▸ Description of the task:
Reproduce, please, only the lines from the first line below to the line containing "buffers and inverters", inclusive.

Records excerpted from a collection
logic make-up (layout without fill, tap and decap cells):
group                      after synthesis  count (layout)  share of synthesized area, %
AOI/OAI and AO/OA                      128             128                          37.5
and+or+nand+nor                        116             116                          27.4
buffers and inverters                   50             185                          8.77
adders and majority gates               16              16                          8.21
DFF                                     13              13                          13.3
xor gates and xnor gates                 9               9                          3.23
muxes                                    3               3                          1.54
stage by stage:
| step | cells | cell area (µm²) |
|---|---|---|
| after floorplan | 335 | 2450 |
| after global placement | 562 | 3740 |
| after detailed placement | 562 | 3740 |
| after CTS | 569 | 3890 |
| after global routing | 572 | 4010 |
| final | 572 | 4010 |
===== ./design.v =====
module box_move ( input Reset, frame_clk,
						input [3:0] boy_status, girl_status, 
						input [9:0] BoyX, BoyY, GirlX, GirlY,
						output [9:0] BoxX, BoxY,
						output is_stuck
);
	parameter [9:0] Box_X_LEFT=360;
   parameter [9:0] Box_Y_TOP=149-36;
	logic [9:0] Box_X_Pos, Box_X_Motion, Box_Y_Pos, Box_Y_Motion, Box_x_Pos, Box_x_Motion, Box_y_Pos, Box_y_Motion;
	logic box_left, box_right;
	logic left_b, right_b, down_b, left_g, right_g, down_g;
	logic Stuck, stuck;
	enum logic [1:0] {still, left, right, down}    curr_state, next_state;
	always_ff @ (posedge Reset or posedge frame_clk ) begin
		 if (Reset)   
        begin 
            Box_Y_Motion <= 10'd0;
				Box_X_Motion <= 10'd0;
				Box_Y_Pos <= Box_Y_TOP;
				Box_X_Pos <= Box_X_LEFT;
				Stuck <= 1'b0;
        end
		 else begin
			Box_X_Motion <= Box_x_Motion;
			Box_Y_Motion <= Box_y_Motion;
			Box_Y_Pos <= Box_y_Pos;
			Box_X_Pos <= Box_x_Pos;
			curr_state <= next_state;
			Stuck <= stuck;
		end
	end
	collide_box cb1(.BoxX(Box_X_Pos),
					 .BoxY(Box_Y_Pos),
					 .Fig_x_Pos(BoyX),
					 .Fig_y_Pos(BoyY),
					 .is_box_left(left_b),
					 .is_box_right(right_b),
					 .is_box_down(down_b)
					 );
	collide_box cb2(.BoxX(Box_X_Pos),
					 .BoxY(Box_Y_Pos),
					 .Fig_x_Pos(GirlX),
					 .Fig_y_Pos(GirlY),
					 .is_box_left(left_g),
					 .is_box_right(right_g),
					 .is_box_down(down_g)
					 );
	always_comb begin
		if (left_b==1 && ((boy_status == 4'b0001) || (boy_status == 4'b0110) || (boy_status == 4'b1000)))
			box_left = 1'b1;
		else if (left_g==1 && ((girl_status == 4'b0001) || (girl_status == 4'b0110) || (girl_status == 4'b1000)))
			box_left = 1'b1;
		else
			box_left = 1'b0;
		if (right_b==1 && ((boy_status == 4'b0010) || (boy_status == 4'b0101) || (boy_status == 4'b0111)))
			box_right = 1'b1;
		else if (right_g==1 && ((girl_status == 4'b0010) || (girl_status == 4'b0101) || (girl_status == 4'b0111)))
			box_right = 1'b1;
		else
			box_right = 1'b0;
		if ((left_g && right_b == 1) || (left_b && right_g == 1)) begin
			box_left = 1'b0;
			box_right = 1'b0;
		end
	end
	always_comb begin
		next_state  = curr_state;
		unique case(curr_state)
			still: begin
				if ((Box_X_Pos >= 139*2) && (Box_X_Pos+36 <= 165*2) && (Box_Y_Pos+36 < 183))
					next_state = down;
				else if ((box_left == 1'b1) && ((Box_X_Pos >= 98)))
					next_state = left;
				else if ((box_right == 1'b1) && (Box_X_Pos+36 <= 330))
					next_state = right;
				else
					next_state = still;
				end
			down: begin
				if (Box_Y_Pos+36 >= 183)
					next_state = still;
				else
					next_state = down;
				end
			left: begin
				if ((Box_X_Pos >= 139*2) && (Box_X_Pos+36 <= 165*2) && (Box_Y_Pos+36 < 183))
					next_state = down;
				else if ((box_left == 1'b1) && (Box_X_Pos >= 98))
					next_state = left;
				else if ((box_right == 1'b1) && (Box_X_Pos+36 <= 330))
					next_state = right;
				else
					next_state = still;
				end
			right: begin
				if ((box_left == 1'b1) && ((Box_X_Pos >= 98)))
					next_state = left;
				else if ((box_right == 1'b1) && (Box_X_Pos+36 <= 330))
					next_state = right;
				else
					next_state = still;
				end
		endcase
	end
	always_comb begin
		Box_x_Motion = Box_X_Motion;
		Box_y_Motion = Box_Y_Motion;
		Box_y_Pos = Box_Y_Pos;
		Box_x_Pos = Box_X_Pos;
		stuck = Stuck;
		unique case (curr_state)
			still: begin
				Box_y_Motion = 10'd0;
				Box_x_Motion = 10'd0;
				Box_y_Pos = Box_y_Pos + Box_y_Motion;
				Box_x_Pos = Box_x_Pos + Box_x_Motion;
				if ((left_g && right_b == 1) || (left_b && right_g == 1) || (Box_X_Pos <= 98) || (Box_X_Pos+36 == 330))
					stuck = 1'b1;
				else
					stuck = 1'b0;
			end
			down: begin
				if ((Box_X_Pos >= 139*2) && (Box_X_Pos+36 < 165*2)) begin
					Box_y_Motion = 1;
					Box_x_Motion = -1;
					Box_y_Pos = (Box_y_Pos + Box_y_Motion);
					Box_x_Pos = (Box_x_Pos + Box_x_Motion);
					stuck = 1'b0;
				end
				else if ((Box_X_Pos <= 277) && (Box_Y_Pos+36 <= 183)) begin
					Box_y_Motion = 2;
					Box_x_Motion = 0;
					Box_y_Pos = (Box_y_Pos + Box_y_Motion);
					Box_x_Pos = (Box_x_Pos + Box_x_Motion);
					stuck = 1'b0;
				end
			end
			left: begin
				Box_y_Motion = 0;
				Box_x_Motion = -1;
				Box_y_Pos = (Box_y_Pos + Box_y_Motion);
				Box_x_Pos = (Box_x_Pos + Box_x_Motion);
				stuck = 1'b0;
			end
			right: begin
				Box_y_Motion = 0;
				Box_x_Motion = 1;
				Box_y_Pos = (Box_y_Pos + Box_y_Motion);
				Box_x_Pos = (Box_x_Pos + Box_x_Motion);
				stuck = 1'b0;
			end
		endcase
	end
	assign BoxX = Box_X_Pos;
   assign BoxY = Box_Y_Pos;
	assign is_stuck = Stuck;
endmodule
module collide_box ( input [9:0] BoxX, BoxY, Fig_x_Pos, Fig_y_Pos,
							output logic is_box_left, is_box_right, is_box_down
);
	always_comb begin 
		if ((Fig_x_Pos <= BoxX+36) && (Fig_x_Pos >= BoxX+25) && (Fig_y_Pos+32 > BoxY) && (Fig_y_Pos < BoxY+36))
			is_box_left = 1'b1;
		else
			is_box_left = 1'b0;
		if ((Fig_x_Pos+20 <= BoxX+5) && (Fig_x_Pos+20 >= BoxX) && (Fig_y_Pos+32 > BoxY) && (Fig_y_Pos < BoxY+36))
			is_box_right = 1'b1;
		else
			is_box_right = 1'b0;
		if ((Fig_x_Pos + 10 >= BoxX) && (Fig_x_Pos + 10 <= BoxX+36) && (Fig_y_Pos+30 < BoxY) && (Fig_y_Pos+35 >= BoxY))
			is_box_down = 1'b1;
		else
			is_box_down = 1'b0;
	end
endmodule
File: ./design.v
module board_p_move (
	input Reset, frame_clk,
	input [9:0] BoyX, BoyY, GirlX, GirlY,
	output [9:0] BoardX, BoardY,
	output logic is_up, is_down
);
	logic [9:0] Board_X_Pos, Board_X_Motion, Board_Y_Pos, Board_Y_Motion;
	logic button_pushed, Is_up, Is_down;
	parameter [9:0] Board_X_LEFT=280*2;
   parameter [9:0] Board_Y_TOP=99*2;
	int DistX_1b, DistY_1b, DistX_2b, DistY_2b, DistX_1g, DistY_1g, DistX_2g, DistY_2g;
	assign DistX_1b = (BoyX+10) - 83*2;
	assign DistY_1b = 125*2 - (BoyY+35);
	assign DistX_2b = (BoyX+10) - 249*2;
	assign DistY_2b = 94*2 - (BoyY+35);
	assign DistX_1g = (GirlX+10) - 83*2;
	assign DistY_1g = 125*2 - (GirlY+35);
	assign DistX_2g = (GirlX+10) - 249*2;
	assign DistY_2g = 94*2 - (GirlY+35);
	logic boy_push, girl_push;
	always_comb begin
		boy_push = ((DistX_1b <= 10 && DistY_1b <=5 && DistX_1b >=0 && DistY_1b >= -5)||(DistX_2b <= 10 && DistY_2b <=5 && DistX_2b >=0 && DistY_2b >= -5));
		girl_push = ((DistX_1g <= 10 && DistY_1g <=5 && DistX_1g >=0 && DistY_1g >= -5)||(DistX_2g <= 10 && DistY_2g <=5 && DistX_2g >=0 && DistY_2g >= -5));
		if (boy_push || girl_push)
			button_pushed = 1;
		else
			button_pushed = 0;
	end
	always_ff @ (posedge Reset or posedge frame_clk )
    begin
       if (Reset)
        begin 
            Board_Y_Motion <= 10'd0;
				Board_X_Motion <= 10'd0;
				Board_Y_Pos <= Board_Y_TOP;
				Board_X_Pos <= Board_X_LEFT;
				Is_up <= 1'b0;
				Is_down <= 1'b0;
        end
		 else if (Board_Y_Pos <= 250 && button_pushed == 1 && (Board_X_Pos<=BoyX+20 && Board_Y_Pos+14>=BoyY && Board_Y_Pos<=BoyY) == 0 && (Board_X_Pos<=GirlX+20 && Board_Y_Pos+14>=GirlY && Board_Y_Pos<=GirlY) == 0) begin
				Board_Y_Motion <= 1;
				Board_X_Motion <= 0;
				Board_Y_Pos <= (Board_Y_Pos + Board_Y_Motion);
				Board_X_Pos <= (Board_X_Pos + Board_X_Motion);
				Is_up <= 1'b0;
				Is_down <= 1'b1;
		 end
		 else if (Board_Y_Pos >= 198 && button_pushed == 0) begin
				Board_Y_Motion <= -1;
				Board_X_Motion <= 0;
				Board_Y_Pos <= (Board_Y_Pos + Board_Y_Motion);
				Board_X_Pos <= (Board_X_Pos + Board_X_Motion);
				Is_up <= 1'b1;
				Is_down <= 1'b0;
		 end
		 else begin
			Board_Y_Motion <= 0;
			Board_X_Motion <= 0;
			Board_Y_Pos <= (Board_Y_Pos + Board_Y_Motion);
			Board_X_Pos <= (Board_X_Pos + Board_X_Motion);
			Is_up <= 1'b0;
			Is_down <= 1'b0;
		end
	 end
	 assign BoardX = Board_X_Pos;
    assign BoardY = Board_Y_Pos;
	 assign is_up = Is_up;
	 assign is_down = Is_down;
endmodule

▸ Written solution:
logic make-up (layout without fill, tap and decap cells):
group                      after synthesis  count (layout)  share of synthesized area, %
AOI/OAI and AO/OA                      128             128                          37.5
and+or+nand+nor                        116             116                          27.4
buffers and inverters                   50             185                          8.77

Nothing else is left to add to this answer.